Tabakalı Ashab-ı İmam-i Ahmed'de olduğu gibi, cin saralı olan kadının dilinden Imam-ı Ahmed'in gönderdiği tehditli habere "baş üstüne Ahmed isterse Irak'ı terk ederiz" dedi. Ahmet Ibni Hanbel'in arkadaşı Ebu Bekr'in nalını ile cariyenin yanına gittiğinde ise ona,"Ben bu cariyeden çıkmıyorum, sana itaat etmiyorum. O İbni Hanbel idi ki, Allah ve Rasulüne itaat ederdi, biz de ona itaat ile emr olunduk" sözü açık bir delildir ki, cin insanın içine girer.

Yukarıda verdiğimiz delillerden de anlaşıldığı gibi, cin insanın içine girer ve onu sara tutmasına sebep olur. Cinin başka bir şekilde daha insana musallat oluşu vardır ki, bu bazen çok açık alamet ile bilinir ki, sapasağlam bir insanın bir anda aklı gider mecnun oiur. Bunu bir misal ile açıklayalım:

Bir başka şekli daha vardı ki, cin insanın herhangi bir uzvuna girer ve orası devamlı ağrı ve sancı içinde olur. Doktorlara giderler doktorlar senin hiçbir şeyin yok deyip gönderir. Hatta bazen insanın ayaklarına girerler ve yürümez hale sokarlar.
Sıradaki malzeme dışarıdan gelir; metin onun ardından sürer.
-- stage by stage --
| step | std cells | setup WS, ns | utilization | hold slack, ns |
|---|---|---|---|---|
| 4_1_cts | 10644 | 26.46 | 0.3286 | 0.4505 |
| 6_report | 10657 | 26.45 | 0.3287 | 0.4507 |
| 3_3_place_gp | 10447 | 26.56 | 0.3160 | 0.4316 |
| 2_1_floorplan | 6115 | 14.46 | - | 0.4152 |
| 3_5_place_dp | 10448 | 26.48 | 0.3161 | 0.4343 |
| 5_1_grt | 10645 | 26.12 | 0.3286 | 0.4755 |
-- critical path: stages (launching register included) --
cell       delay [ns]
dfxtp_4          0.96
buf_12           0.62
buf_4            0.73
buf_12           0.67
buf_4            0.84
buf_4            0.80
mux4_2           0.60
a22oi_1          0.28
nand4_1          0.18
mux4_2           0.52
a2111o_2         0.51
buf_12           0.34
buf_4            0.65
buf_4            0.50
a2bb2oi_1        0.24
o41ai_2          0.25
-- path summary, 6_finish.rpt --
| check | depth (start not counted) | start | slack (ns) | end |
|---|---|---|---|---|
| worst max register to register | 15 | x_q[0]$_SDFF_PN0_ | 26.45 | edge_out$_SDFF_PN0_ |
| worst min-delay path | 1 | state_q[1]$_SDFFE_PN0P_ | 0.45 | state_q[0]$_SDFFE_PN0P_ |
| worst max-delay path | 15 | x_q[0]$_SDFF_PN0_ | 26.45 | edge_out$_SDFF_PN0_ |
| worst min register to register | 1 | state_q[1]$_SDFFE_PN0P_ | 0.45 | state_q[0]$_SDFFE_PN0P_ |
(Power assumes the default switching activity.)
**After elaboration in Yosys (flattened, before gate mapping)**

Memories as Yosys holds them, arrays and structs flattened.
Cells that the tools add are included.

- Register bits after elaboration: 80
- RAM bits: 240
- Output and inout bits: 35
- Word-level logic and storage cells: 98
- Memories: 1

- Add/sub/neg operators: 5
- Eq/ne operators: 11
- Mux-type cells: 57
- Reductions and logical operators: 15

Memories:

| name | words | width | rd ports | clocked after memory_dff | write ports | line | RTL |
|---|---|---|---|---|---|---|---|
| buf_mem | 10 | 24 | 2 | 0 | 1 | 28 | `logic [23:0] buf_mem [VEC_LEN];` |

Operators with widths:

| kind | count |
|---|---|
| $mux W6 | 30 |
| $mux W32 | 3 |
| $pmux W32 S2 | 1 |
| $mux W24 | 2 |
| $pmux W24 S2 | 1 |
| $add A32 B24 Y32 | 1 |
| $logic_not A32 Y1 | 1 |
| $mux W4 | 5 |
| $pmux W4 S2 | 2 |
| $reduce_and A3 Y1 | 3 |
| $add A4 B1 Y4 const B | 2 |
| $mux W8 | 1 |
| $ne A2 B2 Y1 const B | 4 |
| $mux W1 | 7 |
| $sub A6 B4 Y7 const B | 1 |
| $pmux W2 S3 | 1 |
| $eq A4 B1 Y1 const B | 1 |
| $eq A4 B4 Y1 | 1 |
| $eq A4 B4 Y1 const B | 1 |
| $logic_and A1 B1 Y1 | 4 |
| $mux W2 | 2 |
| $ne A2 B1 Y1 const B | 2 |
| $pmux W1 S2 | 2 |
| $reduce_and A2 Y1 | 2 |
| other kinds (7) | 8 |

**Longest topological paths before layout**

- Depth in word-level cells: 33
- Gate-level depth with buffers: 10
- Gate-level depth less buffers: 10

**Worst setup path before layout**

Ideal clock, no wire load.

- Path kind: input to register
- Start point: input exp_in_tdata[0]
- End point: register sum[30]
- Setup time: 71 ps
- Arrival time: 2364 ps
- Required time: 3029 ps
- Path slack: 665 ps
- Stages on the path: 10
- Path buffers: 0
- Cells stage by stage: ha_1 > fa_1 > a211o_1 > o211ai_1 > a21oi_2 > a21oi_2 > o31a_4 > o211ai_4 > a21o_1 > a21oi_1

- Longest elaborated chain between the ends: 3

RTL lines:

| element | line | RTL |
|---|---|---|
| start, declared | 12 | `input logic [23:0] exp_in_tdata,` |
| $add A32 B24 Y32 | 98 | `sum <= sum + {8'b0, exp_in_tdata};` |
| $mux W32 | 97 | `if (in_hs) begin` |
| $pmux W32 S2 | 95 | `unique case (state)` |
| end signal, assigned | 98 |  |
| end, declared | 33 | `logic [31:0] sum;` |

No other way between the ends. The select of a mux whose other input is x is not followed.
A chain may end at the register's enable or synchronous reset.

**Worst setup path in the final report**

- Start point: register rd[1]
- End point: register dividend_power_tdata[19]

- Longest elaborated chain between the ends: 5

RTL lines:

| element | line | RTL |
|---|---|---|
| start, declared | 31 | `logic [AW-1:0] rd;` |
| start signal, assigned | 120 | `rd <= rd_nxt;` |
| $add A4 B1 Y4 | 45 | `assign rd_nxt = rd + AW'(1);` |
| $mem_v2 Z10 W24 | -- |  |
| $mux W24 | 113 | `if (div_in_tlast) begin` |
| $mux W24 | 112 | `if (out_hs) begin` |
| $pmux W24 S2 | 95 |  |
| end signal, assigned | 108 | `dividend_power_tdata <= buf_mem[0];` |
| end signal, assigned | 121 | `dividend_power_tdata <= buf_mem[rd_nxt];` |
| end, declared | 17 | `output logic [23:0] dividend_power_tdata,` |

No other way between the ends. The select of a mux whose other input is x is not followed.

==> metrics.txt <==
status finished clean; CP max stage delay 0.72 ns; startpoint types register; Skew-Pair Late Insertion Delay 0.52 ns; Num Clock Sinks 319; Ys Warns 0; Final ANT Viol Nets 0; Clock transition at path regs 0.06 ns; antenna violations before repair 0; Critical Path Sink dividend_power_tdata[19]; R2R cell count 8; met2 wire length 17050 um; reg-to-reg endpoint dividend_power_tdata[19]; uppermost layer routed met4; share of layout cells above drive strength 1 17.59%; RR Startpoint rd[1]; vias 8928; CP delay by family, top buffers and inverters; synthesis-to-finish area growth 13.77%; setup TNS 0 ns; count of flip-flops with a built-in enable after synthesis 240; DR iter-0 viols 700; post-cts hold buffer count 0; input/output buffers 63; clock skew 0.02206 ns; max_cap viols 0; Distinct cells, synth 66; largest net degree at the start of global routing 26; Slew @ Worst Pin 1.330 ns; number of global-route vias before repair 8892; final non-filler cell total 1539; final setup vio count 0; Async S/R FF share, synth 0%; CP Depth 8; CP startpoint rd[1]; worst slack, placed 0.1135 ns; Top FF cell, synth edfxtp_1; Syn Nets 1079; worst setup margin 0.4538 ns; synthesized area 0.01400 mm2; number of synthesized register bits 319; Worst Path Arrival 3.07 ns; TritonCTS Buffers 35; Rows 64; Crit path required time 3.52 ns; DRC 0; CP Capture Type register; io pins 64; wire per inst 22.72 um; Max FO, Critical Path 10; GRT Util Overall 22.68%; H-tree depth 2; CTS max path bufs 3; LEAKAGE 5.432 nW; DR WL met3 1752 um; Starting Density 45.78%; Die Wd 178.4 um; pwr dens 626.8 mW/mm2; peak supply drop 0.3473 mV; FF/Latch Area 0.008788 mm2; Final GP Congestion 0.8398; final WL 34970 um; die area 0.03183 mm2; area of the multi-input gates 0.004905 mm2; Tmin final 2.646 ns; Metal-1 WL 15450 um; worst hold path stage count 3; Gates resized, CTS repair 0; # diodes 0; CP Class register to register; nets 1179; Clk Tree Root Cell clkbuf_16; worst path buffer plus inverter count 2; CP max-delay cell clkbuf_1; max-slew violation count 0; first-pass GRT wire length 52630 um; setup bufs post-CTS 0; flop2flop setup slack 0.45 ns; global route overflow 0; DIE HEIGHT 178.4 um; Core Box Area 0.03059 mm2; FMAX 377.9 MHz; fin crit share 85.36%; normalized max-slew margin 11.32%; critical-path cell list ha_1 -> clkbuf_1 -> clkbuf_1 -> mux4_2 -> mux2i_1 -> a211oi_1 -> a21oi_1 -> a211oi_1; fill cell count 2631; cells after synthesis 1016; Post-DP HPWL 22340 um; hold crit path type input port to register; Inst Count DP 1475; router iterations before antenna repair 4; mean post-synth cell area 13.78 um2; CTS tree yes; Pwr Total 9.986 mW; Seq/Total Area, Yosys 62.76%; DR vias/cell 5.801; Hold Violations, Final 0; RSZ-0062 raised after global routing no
**config.mk**
```make
export PLATFORM = sky130hd
export DESIGN_NAME = spi_ram_controller_flat
export DESIGN_NICKNAME = d
export VERILOG_FILES = /design/src/rtl/spi_ram_controller_if.sv /design/src/rtl/spi_ram_controller.sv /design/src/flat_wrapper.sv
export SDC_FILE = /design/constraint.sdc
export NUM_CORES = 2
export LEC_CHECK = 0
export BUFFER_PORTS_ARGS = -buffer_cell sky130_fd_sc_hd__buf_2
export CAP_MARGIN = 10
export CORE_ASPECT_RATIO = 0.75
export CORE_MARGIN = 2
export CORE_UTILIZATION = 55
export DETAILED_ROUTE_END_ITERATION = 8
export PLACE_DENSITY = 0.71
export SYNTH_ARGS = -nofsm -noshare
export SYNTH_HDL_FRONTEND = slang
export SYNTH_SLANG_ARGS = --single-unit
export TNS_END_PERCENT = 20
```
**constraint.sdc**
```tcl
create_clock -name clk -period 3.6 [get_ports clk]
set_input_delay 0 -clock clk [delete_from_list [all_inputs] [get_ports clk]]
set_output_delay 0 -clock clk [all_outputs]
set_load 0.005 [all_outputs]
```
===== src/rtl/obi_mem_arbiter.sv =====
// obi_mem_arbiter: two-manager (Fetcher, LSU) to one-subordinate OBI arbiter.
// Round-robin selection, address phase locked until grant, and a 1-bit ID FIFO
// that steers each response back to the manager that issued the request.
// Optional: define OBI_ARB_PERF_EN to build saturating per-manager grant counters.
module obi_mem_arbiter #(
  parameter int ADDR_WIDTH = 32,
  parameter int DATA_WIDTH = 32,
  parameter int MAX_OUTST  = 2
) (
  input  logic                  clk,
  input  logic                  rst,
  input  logic                  if_req,
  input  logic [ADDR_WIDTH-1:0] if_addr,
  output logic                  if_gnt,
  output logic                  if_rvalid,
  output logic [DATA_WIDTH-1:0] if_rdata,
  input  logic                  ls_req,
  input  logic [ADDR_WIDTH-1:0] ls_addr,
  input  logic                  ls_we,
  input  logic [DATA_WIDTH-1:0] ls_wdata,
  output logic                  ls_gnt,
  output logic                  ls_rvalid,
  output logic [DATA_WIDTH-1:0] ls_rdata,
  output logic                  mem_req,
  output logic [ADDR_WIDTH-1:0] mem_addr,
  output logic                  mem_we,
  output logic [DATA_WIDTH-1:0] mem_wdata,
  input  logic                  mem_gnt,
  input  logic                  mem_rvalid,
  input  logic [DATA_WIDTH-1:0] mem_rdata,
  output logic                  err_rvalid,
  output logic [15:0]           grant_cnt_if,
  output logic [15:0]           grant_cnt_ls
);

  localparam int PTR_W = (MAX_OUTST > 1) ? $clog2(MAX_OUTST) : 1;
  localparam int CNT_W = $clog2(MAX_OUTST + 1);
  localparam logic [CNT_W-1:0] FULL_CNT = CNT_W'(MAX_OUTST);
  localparam logic [PTR_W-1:0] LAST_PTR = PTR_W'(MAX_OUTST - 1);

  // Manager IDs: 0 = Fetcher, 1 = LSU.
  logic                 rr_ptr_reg;
  logic                 lock_reg;
  logic                 locked_id_reg;
  logic                 err_rvalid_reg;
  logic [CNT_W-1:0]     count_reg;
  logic [CNT_W-1:0]     count_next;
  logic [PTR_W-1:0]     wr_ptr_reg;
  logic [PTR_W-1:0]     rd_ptr_reg;
  logic [MAX_OUTST-1:0] id_fifo_reg;

  logic sel;
  logic fifo_full;
  logic fifo_empty;
  logic handshake;
  logic pop;
  logic head;

  function automatic logic [PTR_W-1:0] ptr_inc(input logic [PTR_W-1:0] p);
    return (p == LAST_PTR) ? '0 : p + PTR_W'(1);
  endfunction

  assign fifo_full  = (count_reg == FULL_CNT);
  assign fifo_empty = (count_reg == '0);
  assign head       = id_fifo_reg[rd_ptr_reg];

  // Pick the manager that owns the address phase this cycle.
  always_comb begin
    sel = rr_ptr_reg;
    if (lock_reg)
      sel = locked_id_reg;
    else if (if_req && !ls_req)
      sel = 1'b0;
    else if (ls_req && !if_req)
      sel = 1'b1;
  end

  // A full FIFO blocks requests even if a pop happens this cycle; the request
  // reappears once the registered count has dropped. Held low during reset.
  assign mem_req   = (if_req | ls_req) & ~fifo_full & rst;
  assign handshake = mem_req & mem_gnt;
  assign mem_addr  = sel ? ls_addr : if_addr;
  assign mem_we    = sel & ls_we;
  assign mem_wdata = sel ? ls_wdata : '0;
  assign if_gnt    = handshake & ~sel;
  assign ls_gnt    = handshake & sel;

  // Responses are routed by the FIFO head with no added latency.
  assign pop        = mem_rvalid & ~fifo_empty;
  assign if_rvalid  = pop & ~head;
  assign ls_rvalid  = pop & head;
  assign if_rdata   = mem_rdata;
  assign ls_rdata   = mem_rdata;
  assign err_rvalid = err_rvalid_reg;

  // Arbitration state: round-robin pointer and the pending-address lock.
  always_ff @(posedge clk or negedge rst) begin
    if (!rst) begin
      rr_ptr_reg    <= 1'b0;
      lock_reg      <= 1'b0;
      locked_id_reg <= 1'b0;
    end else if (handshake) begin
      rr_ptr_reg <= ~sel;
      lock_reg   <= 1'b0;
    end else if (mem_req) begin
      lock_reg      <= 1'b1;
      locked_id_reg <= sel;
    end
  end

  // Next occupancy of the ID FIFO.
  always_comb begin
    count_next = count_reg;
    if (handshake && !pop)
      count_next = count_reg + CNT_W'(1);
    else if (pop && !handshake)
      count_next = count_reg - CNT_W'(1);
  end

  // ID FIFO pointers, occupancy and the sticky orphan-response flag.
  always_ff @(posedge clk or negedge rst) begin
    if (!rst) begin
      count_reg      <= '0;
      wr_ptr_reg     <= '0;
      rd_ptr_reg     <= '0;
      err_rvalid_reg <= 1'b0;
    end else begin
      count_reg <= count_next;
      if (handshake)
        wr_ptr_reg <= ptr_inc(wr_ptr_reg);
      if (pop)
        rd_ptr_reg <= ptr_inc(rd_ptr_reg);
      if (mem_rvalid && fifo_empty)
        err_rvalid_reg <= 1'b1;
    end
  end

  genvar gi;
  generate
    for (gi = 0; gi < MAX_OUTST; gi++) begin : g_fifo
      // Each entry captures the granted manager ID when the write pointer hits it.
      always_ff @(posedge clk or negedge rst) begin
        if (!rst)
          id_fifo_reg[gi] <= 1'b0;
        else if (handshake && (wr_ptr_reg == PTR_W'(gi)))
          id_fifo_reg[gi] <= sel;
      end
    end
  endgenerate

`ifdef OBI_ARB_PERF_EN
  logic [15:0] grant_cnt_if_reg;
  logic [15:0] grant_cnt_ls_reg;

  // Saturating handshake counters per manager.
  always_ff @(posedge clk or negedge rst) begin
    if (!rst) begin
      grant_cnt_if_reg <= '0;
      grant_cnt_ls_reg <= '0;
    end else if (handshake) begin
      if (!sel && grant_cnt_if_reg != 16'hFFFF)
        grant_cnt_if_reg <= grant_cnt_if_reg + 16'd1;
      if (sel && grant_cnt_ls_reg != 16'hFFFF)
        grant_cnt_ls_reg <= grant_cnt_ls_reg + 16'd1;
    end
  end

  assign grant_cnt_if = grant_cnt_if_reg;
  assign grant_cnt_ls = grant_cnt_ls_reg;
`else
  assign grant_cnt_if = '0;
  assign grant_cnt_ls = '0;
`endif

endmodule
===== src/rtl/julia_iterator.sv =====
// Fixed-point Julia-set escape-time iterator: one z <- z^2 + c step per clock,
// with a valid/ready request side, a held result side and synchronous abort.
module julia_iterator #(
  parameter int WIDTH      = 22,
  parameter int FRACTIONAL = 11
) (
  input  logic                    clk,
  input  logic                    rst,
  input  logic                    in_valid,
  output logic                    in_ready,
  input  logic signed [WIDTH-1:0] z0_real,
  input  logic signed [WIDTH-1:0] z0_imag,
  input  logic signed [WIDTH-1:0] c_real,
  input  logic signed [WIDTH-1:0] c_imag,
  input  logic        [7:0]       max_iter,
  input  logic                    abort,
  output logic                    out_valid,
  input  logic                    out_ready,
  output logic        [7:0]       out_iter,
  output logic                    out_escaped
);

  localparam int PW = 2 * WIDTH;
  localparam int MW = 2 * WIDTH + 1;
  // |z|^2 >= 4.0, expressed in the squared (2*FRACTIONAL) fixed-point scale
  localparam logic signed [MW-1:0] ESC_LIMIT = MW'(4) <<< (2 * FRACTIONAL);

  typedef enum logic [1:0] {
    S_IDLE,
    S_ITER,
    S_DONE
  } state_t;

  state_t                  r_state;
  logic signed [WIDTH-1:0] r_zr;
  logic signed [WIDTH-1:0] r_zi;
  logic signed [WIDTH-1:0] r_cr;
  logic signed [WIDTH-1:0] r_ci;
  logic        [7:0]       r_n;
  logic        [7:0]       r_max;
  logic                    r_out_valid;
  logic        [7:0]       r_out_iter;
  logic                    r_out_escaped;

  logic signed [PW-1:0]    w_zr_ext;
  logic signed [PW-1:0]    w_zi_ext;
  logic signed [PW-1:0]    w_p_rr;
  logic signed [PW-1:0]    w_p_ii;
  logic signed [PW-1:0]    w_p_ri;
  logic signed [MW-1:0]    w_p_ri2;
  logic signed [MW-1:0]    w_mag2;
  logic signed [WIDTH-1:0] w_sq_r;
  logic signed [WIDTH-1:0] w_sq_i;
  logic signed [WIDTH-1:0] w_cross;
  logic signed [WIDTH-1:0] w_zr_next;
  logic signed [WIDTH-1:0] w_zi_next;
  logic                    w_escape;
  logic                    w_limit;

  assign w_zr_ext = PW'(r_zr);
  assign w_zi_ext = PW'(r_zi);
  assign w_p_rr   = w_zr_ext * w_zr_ext;
  assign w_p_ii   = w_zi_ext * w_zi_ext;
  assign w_p_ri   = w_zr_ext * w_zi_ext;

  // The escape test uses the exact squared magnitude; the doubling of the
  // cross term happens before the rescale so no fraction bit is lost.
  assign w_mag2   = MW'(w_p_rr) + MW'(w_p_ii);
  assign w_p_ri2  = MW'(w_p_ri) <<< 1;

  assign w_sq_r    = WIDTH'(w_p_rr >>> FRACTIONAL);
  assign w_sq_i    = WIDTH'(w_p_ii >>> FRACTIONAL);
  assign w_cross   = WIDTH'(w_p_ri2 >>> FRACTIONAL);
  assign w_zr_next = w_sq_r - w_sq_i + r_cr;
  assign w_zi_next = w_cross + r_ci;

  assign w_escape = (w_mag2 >= ESC_LIMIT);
  assign w_limit  = (r_n == r_max);

  assign in_ready    = (r_state == S_IDLE);
  assign out_valid   = r_out_valid;
  assign out_iter    = r_out_iter;
  assign out_escaped = r_out_escaped;

  always_ff @(posedge clk or posedge rst) begin
    if (rst) begin
      r_state       <= S_IDLE;
      r_zr          <= '0;
      r_zi          <= '0;
      r_cr          <= '0;
      r_ci          <= '0;
      r_n           <= '0;
      r_max         <= '0;
      r_out_valid   <= 1'b0;
      r_out_iter    <= '0;
      r_out_escaped <= 1'b0;
    end else begin
      case (r_state)
        S_IDLE: begin
          if (in_valid) begin
            r_zr    <= z0_real;
            r_zi    <= z0_imag;
            r_cr    <= c_real;
            r_ci    <= c_imag;
            r_max   <= max_iter;
            r_n     <= '0;
            r_state <= S_ITER;
          end
        end
        S_ITER: begin
          // Abort wins over termination; escape wins over the iteration limit
          if (abort) begin
            r_state <= S_IDLE;
          end else if (w_escape || w_limit) begin
            r_out_iter    <= r_n;
            r_out_escaped <= w_escape;
            r_out_valid   <= 1'b1;
            r_state       <= S_DONE;
          end else begin
            r_zr <= w_zr_next;
            r_zi <= w_zi_next;
            r_n  <= r_n + 8'd1;
          end
        end
        S_DONE: begin
          if (abort || out_ready) begin
            r_out_valid <= 1'b0;
            r_state     <= S_IDLE;
          end
        end
        default: begin
          r_out_valid <= 1'b0;
          r_state     <= S_IDLE;
        end
      endcase
    end
  end

endmodule


===== config.mk =====
export PLATFORM = sky130hd
export DESIGN_NAME = julia_iterator
export DESIGN_NICKNAME = d
export VERILOG_FILES = /design/src/rtl/julia_iterator.sv
export SDC_FILE = /design/constraint.sdc
export NUM_CORES = 2
export LEC_CHECK = 0
export BUFFER_PORTS_ARGS = -buffer_cell sky130_fd_sc_hd__buf_2
export CAP_MARGIN = 20
export CORE_MARGIN = 1.5
export CORE_UTILIZATION = 25
export DETAILED_ROUTE_END_ITERATION = 10
export PLACE_DENSITY_LB_ADDON = 0.08
export SLEW_MARGIN = 20
export SYNTH_ARGS = -nofsm -noshare
export SYNTH_HDL_FRONTEND = slang
export SYNTH_SLANG_ARGS = --single-unit
export TNS_END_PERCENT = 5

===== constraint.sdc =====
create_clock -name clk -period 23.5 [get_ports clk]
set_clock_uncertainty 0.2 [all_clocks]
set_input_delay 2.35 -clock clk [delete_from_list [all_inputs] [get_ports clk]]
set_output_delay 2.35 -clock clk [all_outputs]
set_load 0.005 [all_outputs]

==> flow_summary.ini <==
[finish]
ff_latch_area_um2 = 2928
final_area_um2 = 58820
nFillCells = 23510
drive_gt1_share_pct = 4.551
multi_input_area_um2 = 44580
nets = 7886
syn2layout_area_growth_pct = 8.057

[synthesis]
synth_edf_count = 0
syn_inst = 6043
synthArstFlopShare_pct = 100.0
syn_area_um2 = 54430
avgSynthCellArea_um2 = 9.007
synth-seq-cells = 116
yosysUniqueCellTypes = 78
synth_ff_type = dfrtp_1
ys_warn_count = 0
synth.yosys.seq_area_share_pct = 5.333

[floorplan]
io_pins = 112
num_rows = 171
fp.dieH_um = 469.6
die_w_um = 469.6
core_um2 = 216700
start_util_pct = 25.11
die-area_um2 = 220500

[route]
highest_layer = met4
num_vias = 38060
routed_wl_um = 178400
route.met2.wl_um = 91940
drt_iter0_markers = 1419
wl_per_cell_um = 20.11
antenna_left = 0
viasPerCell = 4.288
drc = 0
first_pass_iters = 5
wl_met1_um = 80380
wl_met3_um = 3417

[timing]
slew_viol_final = 0
setup_viol = 0
worst_pin_slew_ns = 1.015
finalSetupTns_ns = 0
max_freq_mhz = 68.05
fin_crit_ns = 14.70
final.period_utilization_pct = 62.53
hold_violations = 0
rsz0062_at_grt = false
max_slew_margin_pct = 32.16

[grt]
globalRoute.totalOverflow = 0
grt_pass1_wl_um = 277300
antenna_found_initial = 8
grt_max_degree = 61
track_usage_pct = 16.83
grt_pass1_vias = 43240

[run]
max_cap_violations = 0

[critical_path]
crit_path_top_delay_cell = clkinv_1
critical_path_class = flop to flop
start_kind = flop
slowest_delay_ns = 0.84
cp_max_fo = 47
critPathBufInv = 8
cpMostUsedCell = fa_1
end_kind = flop
cp.required_ns = 23.70
cp_top_family = compound AO/OA/AOI/OAI gates
cp_data_arrival_time_ns = 14.90

[clock_network]
clockBufferDepth = 2
cts_buffers = 17
cts.reportedPaths.clkPinSlew_ns = 0.07
cts_sinks = 116
clock-root-buffer = clkbuf_16
clk-insertion-delay-late_ns = 0.56
cts_max_level = 4
cts_setup_buffers = 0
hold_buffers = 0
cts_tree = done
cts_resized = 0

[status]
status = finished clean

[placement]
port_buffers = 111
hpwl_um = 145800
gp_congestion = 0.7845
post_dp_cell_area_um2 = 58250

[hold_path]
min-delay-path-class = flop to flop
## layer usage
metal  vias to the layer above  global-route usage, %
li1                      17730                      -
met1                     19870                  22.35
met2                       371                  30.15
met3                        84                  1.115
met4                         0                  2.970
met5                         -                      0
## through the flow
step	hold WS (ns)	setup slack (ns)	utilization [%]	cells
floorplan	0.2523	12.33	-	6044
global placement	0.2774	8.772	26.87	8842
detailed placement	0.2734	8.592	26.88	8842
CTS	0.3004	8.437	27.14	8874
global route	0.3172	7.787	27.14	8874
finish	0.2923	8.805	27.14	8875
## sequential cells by signal (all words and copies together), names as in the netlist
| name | cells |
|---|---|
| r_zr | 22 |
| out_escaped | 1 |
| r_n | 8 |
| r_zi | 22 |
| r_ci | 22 |
| r_max | 8 |
| r_state | 2 |
| out_iter | 8 |
| out_valid | 1 |
| r_cr | 22 |
## cells by family (layout without fill, tap and decap cells)
kind of cell             after synthesis  count (layout)  share of synthesized area (%)
XOR/XNOR                             222             222                          3.572
flip-flops                           116             116                          5.333
other                                  1               3                       0.006889
adder cells (fa/ha/maj)             1778            1778                          58.83
buffers and inverters               1857            1833                          12.83
AND/OR/NAND/NOR                     1478            1478                          12.27
AO/OA/AOI/OAI                        561             561                          6.570
multiplexers                          30              30                         0.5884
## Yosys cell counts (9+ instances only)
| master | instances | area [µm²] |
|---|---|---|
| o21a_1 | 28 | 210.2 |
| or3_1 | 15 | 93.84 |
| o21bai_1 | 14 | 105.1 |
| xnor2_1 | 162 | 1419 |
| ha_1 | 476 | 5956 |
| o211ai_1 | 14 | 105.1 |
| fa_1 | 1302 | 26070 |
| o21ai_0 | 95 | 475.5 |
| nor2_1 | 174 | 653.1 |
| nand4_1 | 11 | 68.82 |
| and3_1 | 20 | 125.1 |
| and2_1 | 252 | 1577 |
| nand2b_1 | 42 | 262.8 |
| or2_2 | 11 | 68.82 |
| a31oi_1 | 16 | 100.1 |
| a21o_1 | 71 | 533.0 |
| o21ai_1 | 33 | 165.2 |
| clkbuf_1 | 227 | 852.1 |
| nand2_1 | 838 | 3146 |
| inv_1 | 1614 | 6058 |
| mux2i_1 | 14 | 140.1 |
| nand3_1 | 35 | 175.2 |
| xor2_1 | 60 | 525.5 |
| dfrtp_1 | 116 | 2903 |
| nor3_1 | 23 | 115.1 |
| mux2_1 | 11 | 123.9 |
| a211oi_1 | 34 | 255.2 |
| a21oi_1 | 170 | 850.8 |
| nor2b_1 | 33 | 206.5 |
| a211o_1 | 9 | 78.83 |
## layout by cell type, fill, tap and decap left out, drive strengths merged, types with 20 or more instances in the layout
master / Yosys / layout
inv: 1616 / 1627
fa: 1302 / 1302
nand2: 838 / 838
ha: 476 / 476
and2: 252 / 252
buf: 11 / 182
nor2: 174 / 174
a21oi: 173 / 173
xnor2: 162 / 162
o21ai: 128 / 128
dfrtp: 116 / 116
a21o: 71 / 71
xor2: 60 / 60
nand2b: 42 / 42
nand3: 35 / 35
a211oi: 34 / 34
nor2b: 33 / 33
o21a: 28 / 28
nor3: 23 / 23
and3: 20 / 20
## area by class of cell
cell class,instances,area share [%]
Multi-Input combinational cell,4071,75.80
Inverter,1619,10.34
Tap cell,2854,6.071
Sequential cell,116,4.978
Timing Repair Buffer,182,1.851
Clock buffer,17,0.7233
Clock inverter,15,0.2340
Antenna cell,1,0.004255
## final timing paths
kind / start / end / slack (ns) / cells past startpoint
worst max-delay path: r_zr[5] / r_zi[5] / 8.80 / 44
worst min-delay path: r_ci[0] / r_ci[0] / 0.29 / 2
worst max register to register: r_zr[5] / r_zi[5] / 8.80 / 44
worst min register to register: r_ci[0] / r_ci[0] / 0.29 / 2
max in group asynchronous: rst / r_zr[16] / 19.86 / 3
min in group asynchronous: rst / r_zi[8] / 1.77 / 2
## worst reg2reg max path, delay by kind of cell, from the launching register on
family / cells / cell delay, ns
AO/OA/AOI/OAI: 19 / 6.15
adder cells (fa/ha/maj): 9 / 3.53
buffers and inverters: 8 / 2.51
AND/OR/NAND/NOR: 7 / 1.70
flip-flops: 1 / 0.34
XOR/XNOR: 1 / 0.13
Power is not shown: default switching activity piles up to over one toggle a cycle in this logic, so the estimate is an artifact.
••• Sara hakkında tabibler ne diyor?

SARA (EPİLEPSİ)

Genellikle şuur kaybı ile birlikte olan ve nöbetlerle giden bir sinir sistemi hastalığıdır. Tıpta, "epilepsi" olarak bilinir. Bir sara nöbeti beyin fonksiyonunda kısa süreli bir bozukluk olarak tarif edilebilir. Bir grup beyin hücresi ani olarak elektrik deşarjı göstermekte ve nöbet ortaya çıkmaktadır. Nöbeti başlatan asıl sebebin sinir hücreleri arası akım geçişiyle vazifeli maddelerarası (nörotransmitterler) dengesizlik olduğu sanılmaktadır.

Sara, yaygın, (büyük nöbet ve küçük nöbet) veya fokal (kısmî nöbetler) olabilir. Yaygın nöbetlerde şuur kaybı vardır. Fokal nöbetlerde şuur, sinir sisteminin bazı mesafelerinde kalabilir. Anormal elektrik deşarjı beynin belli bir bölgesindedir. Ancak komşu bölgelere yayılıp, yaygın nöbete dönüşebilir.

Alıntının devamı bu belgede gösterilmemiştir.